• [Task material]

<file path="src/hdl/assert_macros.svh">
// Concurrent assertion helpers, compiled out for synthesis
`ifndef ASSERT_MACROS_SVH
`define ASSERT_MACROS_SVH
`ifndef SYNTHESIS
`define AST_IMPLIES(lbl, clk, rst_n, ante, cons) \
	lbl: assert property (@(posedge clk) disable iff (!rst_n) (ante) |-> (cons)) \
		else $error("%m: implication check failed");
`define AST_NEXT(lbl, clk, rst_n, ante, cons) \
	lbl: assert property (@(posedge clk) disable iff (!rst_n) (ante) |=> (cons)) \
		else $error("%m: next-cycle check failed");
`else
`define AST_IMPLIES(lbl, clk, rst_n, ante, cons)
`define AST_NEXT(lbl, clk, rst_n, ante, cons)
`endif
`endif

</file>
<file path="src/hdl/tli_pkg.sv">
package tli_pkg;

	localparam logic OP_LOAD  = 1'b0;
	localparam logic OP_QUERY = 1'b1;

	typedef enum logic [1:0] {
		ST_INTERP = 2'd0,
		ST_LOW    = 2'd1,
		ST_HIGH   = 2'd2,
		ST_EMPTY  = 2'd3
	} status_t;

	typedef enum logic [2:0] {
		RA_FIRST,
		RA_LAST,
		RA_MID,
		RA_LEFT,
		RA_RIGHT
	} addr_sel_t;

	typedef enum logic [1:0] {
		OS_EMPTY,
		OS_ROW,
		OS_BLEND
	} out_src_t;

	typedef enum logic [4:0] {
		S_IDLE,
		S_CHECK,
		S_CMP_FIRST,
		S_CMP_LAST,
		S_SRCH,
		S_SRCH_CMP,
		S_LD_LEFT,
		S_LD_RIGHT,
		S_PREP,
		S_DIV_CHK,
		S_DIV,
		S_MUL_RE,
		S_ADD_RE,
		S_MUL_IM,
		S_ADD_IM,
		S_OUT_EMPTY,
		S_OUT_LOW,
		S_OUT_HIGH,
		S_OUT_BLEND
	} state_t;

	typedef struct packed {
		logic      capture;
		logic      mem_wr;
		logic      rd_en;
		addr_sel_t rd_sel;
		logic      srch_init;
		logic      srch_step;
		logic      ld_left;
		logic      ld_right;
		logic      div_init;
		logic      div_chk;
		logic      div_step;
		logic      mul_en;
		logic      mul_im;
		logic      acc_en;
		logic      out_ld;
		out_src_t  out_src;
		status_t   out_status;
	} cmd_t;

	typedef struct packed {
		logic n_zero;
		logic q_le_rd;
		logic q_ge_rd;
		logic srch_done;
		logic div_done;
		logic out_free;
	} sts_t;

endpackage

</file>
<file path="src/hdl/tli_ctrl.sv">
module tli_ctrl (
	input  logic            clk,
	input  logic            arst_n,
	input  logic            in_valid,
	input  logic            in_op,
	input  tli_pkg::sts_t   sts,
	output tli_pkg::cmd_t   cmd,
	output logic            in_ready
);

	tli_pkg::state_t state_q, state_d;

	always_ff @(posedge clk or negedge arst_n) begin
		if (!arst_n) begin
			state_q <= tli_pkg::S_IDLE;
		end else begin
			state_q <= state_d;
		end
	end

	always_comb begin
		state_d        = state_q;
		cmd            = '0;
		cmd.rd_sel     = tli_pkg::RA_FIRST;
		cmd.out_src    = tli_pkg::OS_EMPTY;
		cmd.out_status = tli_pkg::ST_INTERP;
		in_ready       = 1'b0;
		unique case (state_q)
			tli_pkg::S_IDLE: begin
				in_ready = 1'b1;
				if (in_valid) begin
					if (in_op == tli_pkg::OP_LOAD) begin
						cmd.mem_wr = 1'b1;
					end else begin
						cmd.capture = 1'b1;
						state_d     = tli_pkg::S_CHECK;
					end
				end
			end
			tli_pkg::S_CHECK: begin
				if (sts.n_zero) begin
					state_d = tli_pkg::S_OUT_EMPTY;
				end else begin
					cmd.rd_en  = 1'b1;
					cmd.rd_sel = tli_pkg::RA_FIRST;
					state_d    = tli_pkg::S_CMP_FIRST;
				end
			end
			tli_pkg::S_CMP_FIRST: begin
				if (sts.q_le_rd) begin
					state_d = tli_pkg::S_OUT_LOW;
				end else begin
					cmd.rd_en  = 1'b1;
					cmd.rd_sel = tli_pkg::RA_LAST;
					state_d    = tli_pkg::S_CMP_LAST;
				end
			end
			tli_pkg::S_CMP_LAST: begin
				if (sts.q_ge_rd) begin
					state_d = tli_pkg::S_OUT_HIGH;
				end else begin
					cmd.srch_init = 1'b1;
					state_d       = tli_pkg::S_SRCH;
				end
			end
			tli_pkg::S_SRCH: begin
				cmd.rd_en = 1'b1;
				if (sts.srch_done) begin
					cmd.rd_sel = tli_pkg::RA_LEFT;
					state_d    = tli_pkg::S_LD_LEFT;
				end else begin
					cmd.rd_sel = tli_pkg::RA_MID;
					state_d    = tli_pkg::S_SRCH_CMP;
				end
			end
			tli_pkg::S_SRCH_CMP: begin
				cmd.srch_step = 1'b1;
				state_d       = tli_pkg::S_SRCH;
			end
			tli_pkg::S_LD_LEFT: begin
				cmd.ld_left = 1'b1;
				cmd.rd_en   = 1'b1;
				cmd.rd_sel  = tli_pkg::RA_RIGHT;
				state_d     = tli_pkg::S_LD_RIGHT;
			end
			tli_pkg::S_LD_RIGHT: begin
				cmd.ld_right = 1'b1;
				state_d      = tli_pkg::S_PREP;
			end
			tli_pkg::S_PREP: begin
				cmd.div_init = 1'b1;
				state_d      = tli_pkg::S_DIV_CHK;
			end
			tli_pkg::S_DIV_CHK: begin
				cmd.div_chk = 1'b1;
				state_d     = tli_pkg::S_DIV;
			end
			tli_pkg::S_DIV: begin
				if (sts.div_done) begin
					state_d = tli_pkg::S_MUL_RE;
				end else begin
					cmd.div_step = 1'b1;
				end
			end
			tli_pkg::S_MUL_RE: begin
				cmd.mul_en = 1'b1;
				state_d    = tli_pkg::S_ADD_RE;
			end
			tli_pkg::S_ADD_RE: begin
				cmd.acc_en = 1'b1;
				state_d    = tli_pkg::S_MUL_IM;
			end
			tli_pkg::S_MUL_IM: begin
				cmd.mul_en = 1'b1;
				cmd.mul_im = 1'b1;
				state_d    = tli_pkg::S_ADD_IM;
			end
			tli_pkg::S_ADD_IM: begin
				cmd.acc_en = 1'b1;
				cmd.mul_im = 1'b1;
				state_d    = tli_pkg::S_OUT_BLEND;
			end
			tli_pkg::S_OUT_EMPTY: begin
				cmd.out_src    = tli_pkg::OS_EMPTY;
				cmd.out_status = tli_pkg::ST_EMPTY;
				if (sts.out_free) begin
					cmd.out_ld = 1'b1;
					state_d    = tli_pkg::S_IDLE;
				end
			end
			tli_pkg::S_OUT_LOW: begin
				cmd.out_src    = tli_pkg::OS_ROW;
				cmd.out_status = tli_pkg::ST_LOW;
				if (sts.out_free) begin
					cmd.out_ld = 1'b1;
					state_d    = tli_pkg::S_IDLE;
				end
			end
			tli_pkg::S_OUT_HIGH: begin
				cmd.out_src    = tli_pkg::OS_ROW;
				cmd.out_status = tli_pkg::ST_HIGH;
				if (sts.out_free) begin
					cmd.out_ld = 1'b1;
					state_d    = tli_pkg::S_IDLE;
				end
			end
			tli_pkg::S_OUT_BLEND: begin
				cmd.out_src    = tli_pkg::OS_BLEND;
				cmd.out_status = tli_pkg::ST_INTERP;
				if (sts.out_free) begin
					cmd.out_ld = 1'b1;
					state_d    = tli_pkg::S_IDLE;
				end
			end
			default: begin
				state_d = tli_pkg::S_IDLE;
			end
		endcase
	end

endmodule

</file>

• [What the task requires] For each line above that carries the word "ifndef", copy it out.

• [Output below]
`ifndef ASSERT_MACROS_SVH
`ifndef SYNTHESIS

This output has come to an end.